Assigned task:
Find all the lines in the entries below that hold the word "arstN" and copy them.

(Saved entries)
This design comes from an exercise in tuning for small area, a short achievable clock period and few clock cycles per item on the open sky130 flow, not from production work. Only simulation tests tie the RTL to the original design; equivalence was not proved. Power is estimated from default activity; no workload was simulated.

lagoon:
==> flow/design.v <==
`default_nettype none
package cpuArchPkg;
    typedef logic [7:0] dataWord;      
    typedef logic [7:0] progAddress;   
    typedef logic [1:0] regIndex;      
    typedef enum logic [3:0] {
        opAnd = 4'b0000,
        opOr  = 4'b0001,
        opNot = 4'b0010,
        opAdd = 4'b0011,
        opSub = 4'b0100,
        opLsr = 4'b0101,
        opLsl = 4'b0110,
        opInc = 4'b0111,
        opDec = 4'b1000,
        opBra = 4'b1001,
        opMov = 4'b1011,
        opLd  = 4'b1100
    } opcode;
    typedef struct packed {
        opcode      code;        
        logic [3:0] dst;         
        logic [3:0] srcFirst;    
        logic [3:0] srcSecond;   
    } instruction;
    typedef struct packed {
        dataWord r1;
        dataWord r2;
        dataWord r3;
        dataWord r4;
    } registerView;
endpackage
`default_nettype wire
`default_nettype none
package cpuControlPkg;
    typedef enum logic [3:0] {
        aluPassA   = 4'b0000,
        aluPassImm = 4'b0001,
        aluNot     = 4'b0010,
        aluAdd     = 4'b0100,
        aluSub     = 4'b0101,
        aluAnd     = 4'b0111,
        aluOr      = 4'b1000,
        aluLsl     = 4'b1011,
        aluLsr     = 4'b1100
    } aluOp;
    typedef enum logic [1:0] {
        rfHold      = 2'b00,
        rfLoad      = 2'b01,
        rfDecrement = 2'b10,
        rfIncrement = 2'b11
    } regFunc;
    typedef enum logic [1:0] {
        stIdle,
        stFetchLow,
        stFetchHigh,
        stExecute
    } seqState;
    typedef struct packed {
        regFunc  regFn;
        logic [1:0] target;    
        logic [1:0] srcA;
        logic [1:0] srcB;
        aluOp    op;
        logic [7:0] immediate;   
        logic    pcLoad;
    } controlWord;
endpackage
`default_nettype wire
`timescale 1ns/1ps
`default_nettype none
module programMemory
(
    input  logic       clock,
    input  logic       progWrite,
    input  logic [7:0] progAddr,
    input  logic [7:0] progData,
    input  logic [6:0] rowE,
    input  logic [6:0] rowO,
    input  logic [7:0] rowE1h,   
    input  logic [7:0] rowO1h,   
    output logic [7:0] byteE,
    output logic [7:0] byteO
);
    logic [7:0] memE [128];
    logic [7:0] memO [128];
    always_ff @(posedge clock) begin
        if (progWrite && !progAddr[0]) memE[progAddr[7:1]] <= progData;
        if (progWrite &&  progAddr[0]) memO[progAddr[7:1]] <= progData;
    end
    logic [7:0] grpE [16];
    logic [7:0] grpO [16];
    always_comb begin
        for (int g = 0; g < 16; g++) begin
            grpE[g] = '0;
            grpO[g] = '0;
            for (int k = 0; k < 8; k++) begin
                grpE[g] = grpE[g] | (memE[8 * g + k] & {8{rowE1h[k]}});
                grpO[g] = grpO[g] | (memO[8 * g + k] & {8{rowO1h[k]}});
            end
        end
    end
    assign byteE = grpE[rowE[6:3]];
    assign byteO = grpO[rowO[6:3]];
endmodule
`default_nettype wire
`timescale 1ns/1ps
`default_nettype none
module cpuTop
(
    input  logic       clock,
    input  logic       arstN,
    input  logic       progWrite,
    input  logic [7:0] progAddr,
    input  logic [7:0] progData,
    input  logic       run,
    output logic [31:0] regs,          
    output logic [7:0] pc,
    output logic            instrDone
);
    logic       wrQ;
    logic [7:0] wrAddrQ, wrDataQ;
    always_ff @(posedge clock) begin
        wrQ     <= progWrite;
        wrAddrQ <= progAddr;
        wrDataQ <= progData;
    end
    localparam int BTB = 2;
    logic [7:0]  fetchPc;
    logic [6:0]  rowE;       
    logic [7:0]  rowE1h;     
    logic [7:0]  rowO1h;     
    logic        running;    
    logic        bubble;     
    logic        starting;   
    logic [7:0]  byteE, byteO;
    logic [15:0] ir;         
    logic [7:0]  irPc;       
    logic        irPred;     
    logic [7:0]  pcQ;
    programMemory i_programMemory (
        .clock     (clock),
        .progWrite (wrQ),
        .progAddr  (wrAddrQ),
        .progData  (wrDataQ),
        .rowE      (rowE),
        .rowO      (fetchPc[7:1]),
        .rowE1h    (rowE1h),
        .rowO1h    (rowO1h),
        .byteE     (byteE),
        .byteO     (byteO)
    );
    logic           btbValid [BTB];
    logic [7:0]     btbPc    [BTB];
    logic [7:0]     btbTgt   [BTB];
    logic           btbNext;   
    logic       hit;
    logic [7:0] hitTgt;
    logic [6:0] hitRowE;
    assign hitRowE = hitTgt[7:1] + 7'(hitTgt[0]);
    always_comb begin
        hit     = 1'b0;
        hitTgt  = '0;
        for (int i = 0; i < BTB; i++) begin
            if (btbValid[i] && btbPc[i] == fetchPc) begin
                hit     = 1'b1;
                hitTgt  = hitTgt | btbTgt[i];
            end
        end
    end
    logic       exBra;     
    logic       redirect;  
    logic       stopped;
    logic       advance;   
    logic [7:0] target;
    logic [6:0] targetRowE;
    assign exBra      = running && (ir[15:12] == 4'h9);
    assign redirect   = exBra && !irPred;
    assign target     = ir[7:0];
    assign targetRowE = target[7:1] + 7'(target[0]);
    assign stopped    = !running && !bubble && !starting;
    assign advance    = bubble || starting || (running && !redirect && run) ||
                        (stopped && run && !wrQ);
    always_ff @(posedge clock) begin
        ir     <= fetchPc[0] ? {byteE, byteO} : {byteO, byteE};
        irPc   <= fetchPc;
        irPred <= hit;
    end
    always_ff @(posedge clock or negedge arstN) begin
        if (!arstN) begin
            fetchPc  <= '0;
            rowE     <= '0;
            rowE1h   <= 8'b0000_0001;
            rowO1h   <= 8'b0000_0001;
            running  <= 1'b0;
            bubble   <= 1'b0;
            starting <= 1'b0;
            pcQ      <= '0;
        end else begin
            running  <= advance;
            bubble   <= redirect && run;
            starting <= stopped && run && wrQ;
            if (redirect) begin
                fetchPc <= target;
                rowE    <= targetRowE;
                rowE1h  <= 8'b0000_0001 << targetRowE[2:0];
                rowO1h  <= 8'b0000_0001 << target[3:1];
            end else if (advance && hit) begin
                fetchPc <= hitTgt;
                rowE    <= hitRowE;
                rowE1h  <= 8'b0000_0001 << hitRowE[2:0];
                rowO1h  <= 8'b0000_0001 << hitTgt[3:1];
            end else if (advance) begin
                fetchPc <= fetchPc + 8'd2;
                rowE    <= rowE + 7'd1;
                rowE1h  <= {rowE1h[6:0], rowE1h[7]};
                rowO1h  <= {rowO1h[6:0], rowO1h[7]};
            end
            pcQ <= exBra ? target : fetchPc;
        end
    end
    always_ff @(posedge clock or negedge arstN) begin
        if (!arstN) begin
            for (int i = 0; i < BTB; i++) btbValid[i] <= 1'b0;
            btbNext <= '0;
        end else if (wrQ) begin
            for (int i = 0; i < BTB; i++) btbValid[i] <= 1'b0;
        end else if (redirect) begin
            btbValid[btbNext] <= 1'b1;
            btbNext <= !btbNext;
        end
    end
    always_ff @(posedge clock) begin
        if (redirect && !wrQ) begin
            btbPc[btbNext]   <= irPc;
            btbTgt[btbNext]  <= target;
        end
    end
    assign pc        = pcQ;
    assign instrDone = running;
    logic [3:0] op;
    logic [1:0] d, a, b;
    logic [7:0] imm;
    assign op  = ir[15:12];
    assign d   = ir[9:8];
    assign a   = ir[5:4];
    assign b   = ir[1:0];
    assign imm = ir[7:0];
    logic [7:0] r [4];
    logic [7:0] opA, opB, addB, sum, result;
    logic       cin;
    assign opA = r[a];
    assign opB = r[b];
    always_comb begin
        case (op)
            4'h4:    begin addB = ~opB;   cin = 1'b1; end   
            4'h7:    begin addB = 8'h01;  cin = 1'b0; end   
            4'h8:    begin addB = 8'hFF;  cin = 1'b0; end   
            default: begin addB = opB;    cin = 1'b0; end   
        endcase
    end
    logic [7:0] g0, p0, gk, pk, gn, pn;
    logic [8:0] carry;
    always_comb begin
        g0 = opA & addB;
        p0 = opA ^ addB;
        gk = g0;
        pk = p0;
        for (int s = 1; s < 8; s = s * 2) begin
            gn = gk;
            pn = pk;
            for (int i = s; i < 8; i++) begin
                gn[i] = gk[i] | (pk[i] & gk[i - s]);
                pn[i] = pk[i] & pk[i - s];
            end
            gk = gn;
            pk = pn;
        end
        carry[0] = cin;
        for (int i = 0; i < 8; i++) carry[i + 1] = gk[i] | (pk[i] & cin);
        sum = p0 ^ carry[7:0];
    end
    always_comb begin
        case (op)
            4'h0:    result = opA & opB;
            4'h1:    result = opA | opB;
            4'h2:    result = ~opA;
            4'h5:    result = {1'b0, opA[7:1]};
            4'h6:    result = {opA[6:0], 1'b0};
            4'hC:    result = imm;
            4'hB:    result = opA;
            default: result = sum;   
        endcase
    end
    logic       wr;
    logic [1:0] dst;
    assign wr  = running && (op <= 4'h8 || op == 4'hB || op == 4'hC);
    assign dst = (op == 4'h7 || op == 4'h8) ? a : d;
    for (genvar i = 0; i < 4; i++) begin : gReg
        always_ff @(posedge clock or negedge arstN) begin
            if (!arstN)                          r[i] <= '0;
            else if (wr && dst == 2'(i))         r[i] <= result;
        end
    end
    assign regs = {r[0], r[1], r[2], r[3]};
endmodule
`default_nettype wire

The completed task:
    input  logic       arstN,
    always_ff @(posedge clock or negedge arstN) begin
        if (!arstN) begin
    always_ff @(posedge clock or negedge arstN) begin
        if (!arstN) begin
        always_ff @(posedge clock or negedge arstN) begin
            if (!arstN)                          r[i] <= '0;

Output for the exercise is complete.